The Curse of Over-Engineering

We have two half days (affectionately known as Freaky Fridays) at work a month, where we get to work on our own projects or explore something new. Yesterday was dedicated to exploring Angular 2.

I thought that it might be a good opportunity to test it out in a real-world application – my Flashcards app to help me learn Swedish vocabulary.

The syntax isn’t too dissimilar from AngularJS, but rather is abstracted in more boilerplate code. Getting a basic app going, by following the Quickstart Guide, wasn’t too difficult.

“Look at where you have to be.”

Then, there was a knock at the door. It was Earl, the Grim Reaper of Over-Engineering. He asked me to remember that I am a software engineer and that everything has to be TIP TOP from build one.
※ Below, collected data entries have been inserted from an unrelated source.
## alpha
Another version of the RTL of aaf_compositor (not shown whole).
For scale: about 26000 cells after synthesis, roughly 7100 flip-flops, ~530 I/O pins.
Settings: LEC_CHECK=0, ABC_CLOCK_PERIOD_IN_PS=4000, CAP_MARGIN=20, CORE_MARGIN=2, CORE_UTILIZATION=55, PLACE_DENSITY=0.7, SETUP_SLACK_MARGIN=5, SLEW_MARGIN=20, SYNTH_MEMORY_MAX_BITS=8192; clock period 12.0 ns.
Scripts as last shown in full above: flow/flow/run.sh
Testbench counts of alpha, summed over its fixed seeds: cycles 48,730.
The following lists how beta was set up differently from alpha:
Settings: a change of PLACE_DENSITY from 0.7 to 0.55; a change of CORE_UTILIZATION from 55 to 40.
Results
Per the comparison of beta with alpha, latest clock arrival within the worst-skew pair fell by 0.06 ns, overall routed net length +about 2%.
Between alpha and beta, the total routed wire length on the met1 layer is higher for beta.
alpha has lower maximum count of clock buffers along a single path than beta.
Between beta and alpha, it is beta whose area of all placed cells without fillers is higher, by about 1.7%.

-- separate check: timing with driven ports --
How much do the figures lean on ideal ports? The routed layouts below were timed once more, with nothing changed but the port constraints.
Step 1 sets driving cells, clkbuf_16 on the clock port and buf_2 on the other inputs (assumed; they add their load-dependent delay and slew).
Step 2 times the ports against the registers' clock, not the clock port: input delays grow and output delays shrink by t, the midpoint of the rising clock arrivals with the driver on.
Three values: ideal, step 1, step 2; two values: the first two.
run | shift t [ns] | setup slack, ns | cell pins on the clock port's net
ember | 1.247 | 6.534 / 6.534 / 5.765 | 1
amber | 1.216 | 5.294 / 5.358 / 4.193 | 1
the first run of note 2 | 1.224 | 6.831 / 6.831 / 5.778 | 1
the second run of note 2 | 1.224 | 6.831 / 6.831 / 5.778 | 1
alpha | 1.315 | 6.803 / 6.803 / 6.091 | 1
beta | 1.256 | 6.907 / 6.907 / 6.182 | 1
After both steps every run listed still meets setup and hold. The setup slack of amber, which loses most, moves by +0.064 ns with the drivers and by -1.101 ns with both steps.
From an optimization exercise on the open Yosys and OpenROAD flow, aimed at small area, a short achievable clock period and few clock cycles per item; shortcuts taken in it are not production practice.
Only simulation tests tie the RTL to the original design; equivalence was not proved.
Power figures rest on the tool's default switching activity, not on a simulated workload. The clock port is modelled as an ideal driver; clocking choices that lean on that would not hold on a real chip.

## cfl_parse
module cfl_parse (
    input  wire        clk,
    input  wire        rst,
    input  wire        in_valid,
    output wire        in_ready,
    input  wire [7:0]  in_data,
    input  wire        in_last,
    input  wire [7:0]  in_ch,
    output reg         res_valid,
    output wire [3:0]  res_code,
    output reg         pok,
    output wire [7:0]  pch,
    output wire [63:0] pf1_mant,
    output wire [63:0] pf2_mant,
    output wire [63:0] pf3_mant,
    output wire [63:0] pf4_mant,
    output wire [63:0] pf5_mant,
    output wire [7:0]  pf1_scale,
    output wire [7:0]  pf2_scale,
    output wire [7:0]  pf3_scale,
    output wire [7:0]  pf4_scale,
    output wire [7:0]  pf5_scale,
    output reg  [7:0]  pgas_off,
    output reg  [7:0]  pgas_len
);
Size in the first run: roughly 1800 cells after synthesis, about 780 flip-flops, about 410 I/O pins.
export LEC_CHECK = 0
export CAP_MARGIN = 20
export CORE_MARGIN = 2
export CORE_UTILIZATION = 40
export SETUP_SLACK_MARGIN = 3.8
export SLEW_MARGIN = 20
create_clock -name core_clock -period 6.0 [get_ports {clk}]
standard.sh (not shown) runs the stock make flow with config.mk's settings and CLKGATE_MAP_FILE= SYNTH_SCRIPT=/design/flow/synth_recipe.tcl, a recipe that flattens the netlist after the stock synthesis.
==> flow/flow/run.sh <==
#!/bin/bash
# The standard layout (standard.sh, ORFS synthesis to finish), with two
# changes to how cells are chosen:
#  - port buffers are buf_1 cells (ORFS otherwise picks clkdlybuf4s50_1);
#  - clock tree synthesis uses no dummy loads, and clusters of up to 32 sinks.
# Each step's full output is kept in this folder: make.log here, and ORFS's
# per-step logs under orfs/logs.
set -euo pipefail
export BUFFER_PORTS_ARGS="-buffer_cell sky130_fd_sc_hd__buf_1"
export CTS_ARGS="-sink_clustering_enable -repair_clock_nets -dont_use_dummy_load -sink_clustering_size 32 -sink_clustering_max_diameter 100"
bash ./standard.sh finish > make.log 2>&1
The baseline ran to the end with no violations.
Testbench counts at the start, summed over its fixed seeds: cycles 71,194, lines 1,600.
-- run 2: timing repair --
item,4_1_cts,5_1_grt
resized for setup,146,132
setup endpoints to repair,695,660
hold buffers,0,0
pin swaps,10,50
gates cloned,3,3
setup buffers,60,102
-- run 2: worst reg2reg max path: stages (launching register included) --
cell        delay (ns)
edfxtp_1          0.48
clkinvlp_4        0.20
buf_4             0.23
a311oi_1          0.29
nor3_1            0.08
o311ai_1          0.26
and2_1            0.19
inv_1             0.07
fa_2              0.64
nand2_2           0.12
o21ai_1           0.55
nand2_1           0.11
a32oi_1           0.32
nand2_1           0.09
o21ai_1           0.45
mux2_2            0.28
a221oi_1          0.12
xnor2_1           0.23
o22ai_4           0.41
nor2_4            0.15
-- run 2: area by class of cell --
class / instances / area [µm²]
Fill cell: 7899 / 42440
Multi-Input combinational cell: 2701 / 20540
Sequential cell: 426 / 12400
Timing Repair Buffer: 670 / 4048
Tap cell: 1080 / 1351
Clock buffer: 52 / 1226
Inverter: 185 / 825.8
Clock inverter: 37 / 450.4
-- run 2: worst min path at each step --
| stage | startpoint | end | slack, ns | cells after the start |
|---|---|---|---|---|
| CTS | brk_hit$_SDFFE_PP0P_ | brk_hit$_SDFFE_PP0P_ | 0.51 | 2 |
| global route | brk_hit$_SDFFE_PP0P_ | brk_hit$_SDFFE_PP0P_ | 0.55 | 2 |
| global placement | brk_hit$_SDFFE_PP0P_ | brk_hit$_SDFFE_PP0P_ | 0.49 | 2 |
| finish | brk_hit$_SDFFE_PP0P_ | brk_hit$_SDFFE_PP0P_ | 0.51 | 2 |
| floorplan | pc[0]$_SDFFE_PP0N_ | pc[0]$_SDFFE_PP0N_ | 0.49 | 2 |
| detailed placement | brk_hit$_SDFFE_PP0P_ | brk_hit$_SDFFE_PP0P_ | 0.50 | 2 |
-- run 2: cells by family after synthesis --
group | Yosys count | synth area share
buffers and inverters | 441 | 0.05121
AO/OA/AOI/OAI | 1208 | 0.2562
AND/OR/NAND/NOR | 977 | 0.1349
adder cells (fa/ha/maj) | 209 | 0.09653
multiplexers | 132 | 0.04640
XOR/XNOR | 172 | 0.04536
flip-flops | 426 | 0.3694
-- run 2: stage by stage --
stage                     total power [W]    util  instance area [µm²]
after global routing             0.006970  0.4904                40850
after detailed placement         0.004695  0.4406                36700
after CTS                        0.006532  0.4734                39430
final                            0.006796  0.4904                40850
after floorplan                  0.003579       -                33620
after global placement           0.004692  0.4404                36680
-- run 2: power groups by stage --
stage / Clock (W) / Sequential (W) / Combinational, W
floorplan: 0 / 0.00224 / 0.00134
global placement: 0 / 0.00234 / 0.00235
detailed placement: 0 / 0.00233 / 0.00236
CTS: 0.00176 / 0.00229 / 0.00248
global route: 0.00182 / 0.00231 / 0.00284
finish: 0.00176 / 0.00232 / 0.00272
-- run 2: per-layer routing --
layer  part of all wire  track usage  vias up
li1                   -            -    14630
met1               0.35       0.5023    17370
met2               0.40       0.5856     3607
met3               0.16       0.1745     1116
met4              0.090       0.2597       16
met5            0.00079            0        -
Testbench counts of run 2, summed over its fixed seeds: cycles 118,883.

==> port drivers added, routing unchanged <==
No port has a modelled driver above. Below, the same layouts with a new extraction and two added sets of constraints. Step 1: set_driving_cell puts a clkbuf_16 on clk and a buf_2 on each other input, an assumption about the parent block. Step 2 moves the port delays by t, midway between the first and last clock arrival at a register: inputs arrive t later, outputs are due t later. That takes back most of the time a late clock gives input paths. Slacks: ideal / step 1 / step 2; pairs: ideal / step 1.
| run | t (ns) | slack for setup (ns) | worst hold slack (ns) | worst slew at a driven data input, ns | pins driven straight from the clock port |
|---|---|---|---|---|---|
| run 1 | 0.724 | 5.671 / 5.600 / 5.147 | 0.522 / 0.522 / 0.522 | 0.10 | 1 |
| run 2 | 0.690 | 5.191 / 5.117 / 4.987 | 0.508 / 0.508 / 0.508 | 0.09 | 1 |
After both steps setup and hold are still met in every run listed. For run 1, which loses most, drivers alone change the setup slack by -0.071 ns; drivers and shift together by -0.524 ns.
Background: an optimization exercise with open tools, aiming at small area, a short achievable clock period and few clock cycles per item. Do not read the settings as production practice.
Function was checked by simulation only, so behaviour that the tests miss may differ from the original.
The clock input has no modelled driver; a real chip could not lean on it and would need a root buffer or a full tree.
Power is estimated from default activity; no workload was simulated.

==> flow/design.v (excerpt) <==
module lfm_calibrator (
    input  wire        clk,
    input  wire        rst,
    input  wire        start,
    input  wire [15:0] scan1,
    input  wire [15:0] scan2,
    input  wire        smp_valid,
    output reg         smp_ready,
    input  wire [11:0] smp,
    output reg         done,
    output reg         cal_ok,
    output reg  [43:0] cal_num,
    output reg  [31:0] cal_den
);
Size in the first run: ~1100 cells after synthesis, ~130 I/O pins, about 0.011 sq mm of cells after synthesis.
export LEC_CHECK = 0
export CAP_MARGIN = 20
export CORE_MARGIN = 2
export CORE_UTILIZATION = 80
export SLEW_MARGIN = 20
create_clock -name core_clock -period 15.0 [get_ports {clk}]
standard.sh (not shown) runs the stock make flow with config.mk's settings and CLKGATE_MAP_FILE= SYNTH_SCRIPT=/design/flow/synth_recipe.tcl, a recipe that flattens the netlist after the stock synthesis.
==> flow/flow/run.sh <==
#!/bin/bash
# The standard layout, with two changes:
# - every port is buffered by a plain buf_1 instead of the delay buffer
#   buffer_ports picks by default;
# - after CTS, flow/myclk.tcl replaces the clock tree CTS built (a root
#   buffer under the port feeding an H-tree of leaf buffers) by two balanced
#   levels of clkbuf_8: four buffers under the port, each feeding buffers at
#   the centres of clusters of flip-flops.
set -euo pipefail
export BUFFER_PORTS_ARGS="-buffer_cell sky130_fd_sc_hd__buf_1"
export POST_CTS_TCL="$PWD/flow/myclk.tcl"
bash standard.sh > standard.log 2>&1
==> flow/flow/myclk.tcl <==
# Rebuild the clock tree as two balanced levels of buffers under the clock
# port: NL1 buffers driven by the port, each driving NL2/NL1 buffers placed at
# the centres of k-means clusters of the flip-flops.
set nl1 [expr {[info exists ::env(MYCLK_NL1)] ? $::env(MYCLK_NL1) : 4}]
set nl2 [expr {[info exists ::env(MYCLK_NL2)] ? $::env(MYCLK_NL2) : 14}]
set bm1 [expr {[info exists ::env(MYCLK_BUF1)] ? $::env(MYCLK_BUF1) : "sky130_fd_sc_hd__clkbuf_8"}]
set bm2 [expr {[info exists ::env(MYCLK_BUF2)] ? $::env(MYCLK_BUF2) : "sky130_fd_sc_hd__clkbuf_8"}]
set block [ord::get_db_block]
set db [ord::get_db]
set clknet [$block findNet clk]

# 1. undo the tree CTS built: every cell on a clock net other than a register
set sinks {}
set kill {}
set knets {}
foreach net [$block getNets] {
  if {[$net getSigType] != "CLOCK" && $net != $clknet} { continue }
  set isclk 0
  if {$net == $clknet || [string match "clknet*" [$net getName]]} { set isclk 1 }
  if {!$isclk} { continue }
  if {$net != $clknet} { lappend knets $net }
  foreach it [$net getITerms] {
    set inst [$it getInst]
    set m [[$inst getMaster] getName]
    if {[string match "*df*" $m] && [[$it getMTerm] getName] == "CLK"} {
      lappend sinks $it
    } else {
      if {[lsearch -exact $kill $inst] < 0} { lappend kill $inst }
    }
  }
}
puts "myclk: [llength $sinks] sinks, removing [llength $kill] cells and [llength $knets] nets"
foreach it $sinks { $it disconnect }
foreach inst $kill { odb::dbInst_destroy $inst }
foreach net $knets { odb::dbNet_destroy $net }

proc centre {it} {
  set b [[$it getInst] getBBox]
  return [list [expr {([$b xMin] + [$b xMax]) / 2.0}] [expr {([$b yMin] + [$b yMax]) / 2.0}]]
}
# k-means of points {obj x y} into k groups; returns list of {cx cy members}
proc kmeans {pts k {slack 1.2}} {
  set n [llength $pts]
  set sx [lsort -real -index 1 $pts]
  set cents {}
  for {set i 0} {$i < $k} {incr i} {
    set p [lindex $sx [expr {int(($i + 0.5) * $n / $k)}]]
    lappend cents [list [lindex $p 1] [lindex $p 2]]
  }
  for {set iter 0} {$iter < 50} {incr iter} {
    set groups [lrepeat $k {}]
    foreach p $pts {
      set best 0; set bd 1e30
      for {set i 0} {$i < $k} {incr i} {
        set c [lindex $cents $i]
        set d [expr {abs([lindex $p 1] - [lindex $c 0]) + abs([lindex $p 2] - [lindex $c 1])}]
        if {$d < $bd} { set bd $d; set best $i }
      }
      lset groups $best [concat [lindex $groups $best] [list $p]]
    }
    set cents {}
    for {set i 0} {$i < $k} {incr i} {
      set g [lindex $groups $i]
      set m [llength $g]
      if {$m == 0} { lappend cents [list 0 0]; continue }
      set ax 0; set ay 0
      foreach p $g { set ax [expr {$ax + [lindex $p 1]}]; set ay [expr {$ay + [lindex $p 2]}] }
      lappend cents [list [expr {$ax / $m}] [expr {$ay / $m}]]
    }
  }
  # final assignment with a cap on the group size, nearest pairs first
  set cap [expr {int(ceil($slack * $n / $k))}]
  set pairs {}
  set pi 0
  foreach p $pts {
    for {set i 0} {$i < $k} {incr i} {
      set c [lindex $cents $i]
      lappend pairs [list [expr {abs([lindex $p 1] - [lindex $c 0]) + abs([lindex $p 2] - [lindex $c 1])}] $pi $i]
    }
    incr pi
  }
  set pairs [lsort -real -index 0 $pairs]
  set taken [lrepeat $n 0]
  set size [lrepeat $k 0]
  set groups [lrepeat $k {}]
  foreach pr $pairs {
    lassign $pr d pi i
    if {[lindex $taken $pi] || [lindex $size $i] >= $cap} { continue }
    lset taken $pi 1
    lset size $i [expr {[lindex $size $i] + 1}]
    lset groups $i [concat [lindex $groups $i] [list [lindex $pts $pi]]]
  }
  set out {}
  for {set i 0} {$i < $k} {incr i} {
    set g [lindex $groups $i]
    set m [llength $g]
    if {$m == 0} { continue }
    set ax 0; set ay 0
    foreach p $g { set ax [expr {$ax + [lindex $p 1]}]; set ay [expr {$ay + [lindex $p 2]}] }
    lappend out [list [expr {$ax / $m}] [expr {$ay / $m}] $g]
  }
  return $out
}
proc addbuf {block db mname name x y innet} {
  set inst [odb::dbInst_create $block [$db findMaster $mname] $name]
  $inst setLocation [expr {int($x)}] [expr {int($y)}]
  $inst setPlacementStatus PLACED
  set net [odb::dbNet_create $block "${name}_net"]
  $net setSigType CLOCK
  [$inst findITerm A] connect $innet
  [$inst findITerm X] connect $net
  return [list $inst $net]
}

set pts {}
foreach it $sinks { lappend pts [list $it {*}[centre $it]] }
set g2 [kmeans $pts $nl2]
# level 2 buffers, then group them under level 1 buffers
set l2 {}
set i 0
foreach g $g2 {
  lappend l2 [list $i [lindex $g 0] [lindex $g 1] [lindex $g 2]]
  incr i
}
set g1 [kmeans $l2 $nl1 1.0]
set j 0
foreach grp $g1 {
  lassign $grp cx cy members
  lassign [addbuf $block $db $bm1 "myclk_l1_$j" $cx $cy $clknet] b1 n1
  foreach m $members {
    lassign $m idx mx my sinkpts
    lassign [addbuf $block $db $bm2 "myclk_l2_$idx" $mx $my $n1] b2 n2
    foreach p $sinkpts { [lindex $p 0] connect $n2 }
    puts "myclk: l1 $j l2 $idx drives [llength $sinkpts] sinks"
  }
  incr j
}
# the input buffer of smp_valid feeds many gates: give it more drive
foreach pname {smp_valid} {
  set pnet [$block findNet $pname]
  foreach it [$pnet getITerms] {
    set inst [$it getInst]
    if {[string match "*buf_1" [[$inst getMaster] getName]]} {
      $inst swapMaster [$db findMaster sky130_fd_sc_hd__buf_4]
      puts "myclk: $pname buffer [$inst getName] is now buf_4"
    }
  }
}
detailed_placement
check_placement
The baseline completed without violations.
Testbench counts at the start, summed over its fixed seeds: cycles 235,945, items 96.
Change:
--- a/flow/flow/myclk.tcl
+++ b/flow/flow/myclk.tcl
@@ -148,0 +149,22 @@
+# flip-flops of cell dfxtp_1 that drive an output port (through its buffer)
+# and also four or more other pins: give them the stronger dfxtp_2 or _4
+foreach port [$block getBTerms] {
+  if {[$port getIoType] != "OUTPUT"} { continue }
+  set onet [$port getNet]
+  set drv [$onet getFirstOutput]
+  if {$drv == "NULL"} { continue }
+  set obuf [$drv getInst]
+  set inet [[$obuf findITerm A] getNet]
+  if {$inet == "NULL"} { continue }
+  set fdrv [$inet getFirstOutput]
+  if {$fdrv == "NULL"} { continue }
+  set ff [$fdrv getInst]
+  if {[[$ff getMaster] getName] != "sky130_fd_sc_hd__dfxtp_1"} { continue }
+  set fo [expr {[llength [$inet getITerms]] - 1}]
+  if {$fo >= 8} {
+    $ff swapMaster [$db findMaster sky130_fd_sc_hd__dfxtp_4]
+  } elseif {$fo >= 4} {
+    $ff swapMaster [$db findMaster sky130_fd_sc_hd__dfxtp_2]
+  } else { continue }
+  puts "myclk: [$ff getName] (fanout $fo) drives [$port getName]: now [[$ff getMaster] getName]"
+}
- CORE_UTILIZATION: 80 -> 50
Critical path depth stays the same.
Global-route usage shrinks by 16 points.
Worst setup slack degrades by 11 ps.
Routed wire length shrinks by 2.9%.
Sequential share of layout area shrinks by 0.36 points.
Change:
--- a/flow/flow/myclk.tcl
+++ b/flow/flow/myclk.tcl
@@ -5 +5 @@
-set nl2 [expr {[info exists ::env(MYCLK_NL2)] ? $::env(MYCLK_NL2) : 14}]
+set nl2 [expr {[info exists ::env(MYCLK_NL2)] ? $::env(MYCLK_NL2) : 12}]
@@ -42 +42 @@
-proc kmeans {pts k {slack 1.2}} {
+proc kmeans {pts k} {
@@ -72 +72 @@
-  set cap [expr {int(ceil($slack * $n / $k))}]
+  set cap [expr {int(ceil(1.1 * $n / $k))}]
@@ -125 +125 @@
-set g1 [kmeans $l2 $nl1 1.0]
+set g1 [kmeans $l2 $nl1]
@@ -138,33 +137,0 @@
-# the input buffer of smp_valid feeds many gates: give it more drive
-foreach pname {smp_valid} {
-  set pnet [$block findNet $pname]
-  foreach it [$pnet getITerms] {
-    set inst [$it getInst]
-    if {[string match "*buf_1" [[$inst getMaster] getName]]} {
-      $inst swapMaster [$db findMaster sky130_fd_sc_hd__buf_4]
-      puts "myclk: $pname buffer [$inst getName] is now buf_4"
-    }
-  }
-}
-# flip-flops of cell dfxtp_1 that drive an output port (through its buffer)
-# and also four or more other pins: give them the stronger dfxtp_2 or _4
-foreach port [$block getBTerms] {
-  if {[$port getIoType] != "OUTPUT"} { continue }
-  set onet [$port getNet]
-  set drv [$onet getFirstOutput]
-  if {$drv == "NULL"} { continue }
-  set obuf [$drv getInst]
-  set inet [[$obuf findITerm A] getNet]
-  if {$inet == "NULL"} { continue }
-  set fdrv [$inet getFirstOutput]
-  if {$fdrv == "NULL"} { continue }
-  set ff [$fdrv getInst]
-  if {[[$ff getMaster] getName] != "sky130_fd_sc_hd__dfxtp_1"} { continue }
-  set fo [expr {[llength [$inet getITerms]] - 1}]
-  if {$fo >= 8} {
-    $ff swapMaster [$db findMaster sky130_fd_sc_hd__dfxtp_4]
-  } elseif {$fo >= 4} {
-    $ff swapMaster [$db findMaster sky130_fd_sc_hd__dfxtp_2]
-  } else { continue }
-  puts "myclk: [$ff getName] (fanout $fo) drives [$port getName]: now [[$ff getMaster] getName]"
-}
- CORE_UTILIZATION: 50 -> 40
=> The new run produced a clean layout; die area goes up by about 24%; worst setup slack loses 16 ps; area after synthesis stays the same; clock power falls by about 2%; worst hold slack is worse by 18 ps; sequential share of layout area went down by 0.22 points; core utilization decreases by 11 points; synthesized cell count stays the same; critical path depth stays the same; design area stays flat.
In every run of this note, the design's own scripts or RTL, not TritonCTS, make the clock network.

==> separate check: timing with driven ports <==
How much do the figures lean on ideal ports? The routed layouts below were timed once more, with nothing changed but the port constraints. Step 1 assumes that a clkbuf_16 drives the clock port and a buf_2 every other input. Step 2 adds t to the input delays and takes it off the output delays; t is the mean of the earliest and latest rising clock arrival at the registers after step 1. Input paths then give back, and output paths get back, about the clock's delay inside the block. a / b / c = ideal / step 1 / step 2; a / b = the first two.
run	t, ns	slack for setup (ns)	worst setup path after step 2	latest minus earliest clock arrival (ns)	cell pins on the clock port's net
the first run	0.370	10.893 / 10.812 / 10.991	input to register	0.052 / 0.053	4
the second run	0.377	10.882 / 10.801 / 10.968	input to register	0.050 / 0.050	4
the third run	0.395	10.866 / 10.783 / 10.660	input to register	0.042 / 0.042	4
After both steps setup and hold are still met in every run listed. The setup slack of the third run, which loses most, moves by -0.083 ns with the drivers and by -0.206 ns with both steps.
So, the curse kicked in and I started scrambling to get the basic setup working with Webpack. I tried cramming in a Webpack tutorial, alongside the Angular 2 tutorial. Soon, it just became about cursing the day Webpack was built and racing through Stackoverflow, hoping someone else wrote something to make everything PERFECT now.

10 minutes before the end of the day, I realized… wait.

The goal was to learn Angular 2 and use it to build an app.

That’s it.

I told Earl that there was another engineer across the street, about to do something simple. He scurried away.

I gutted out the Webpack configuration and stuck with the lite-server package suggested in the Quickstart guide.

Moral of the story: fuck Earl and fuck over-engineering.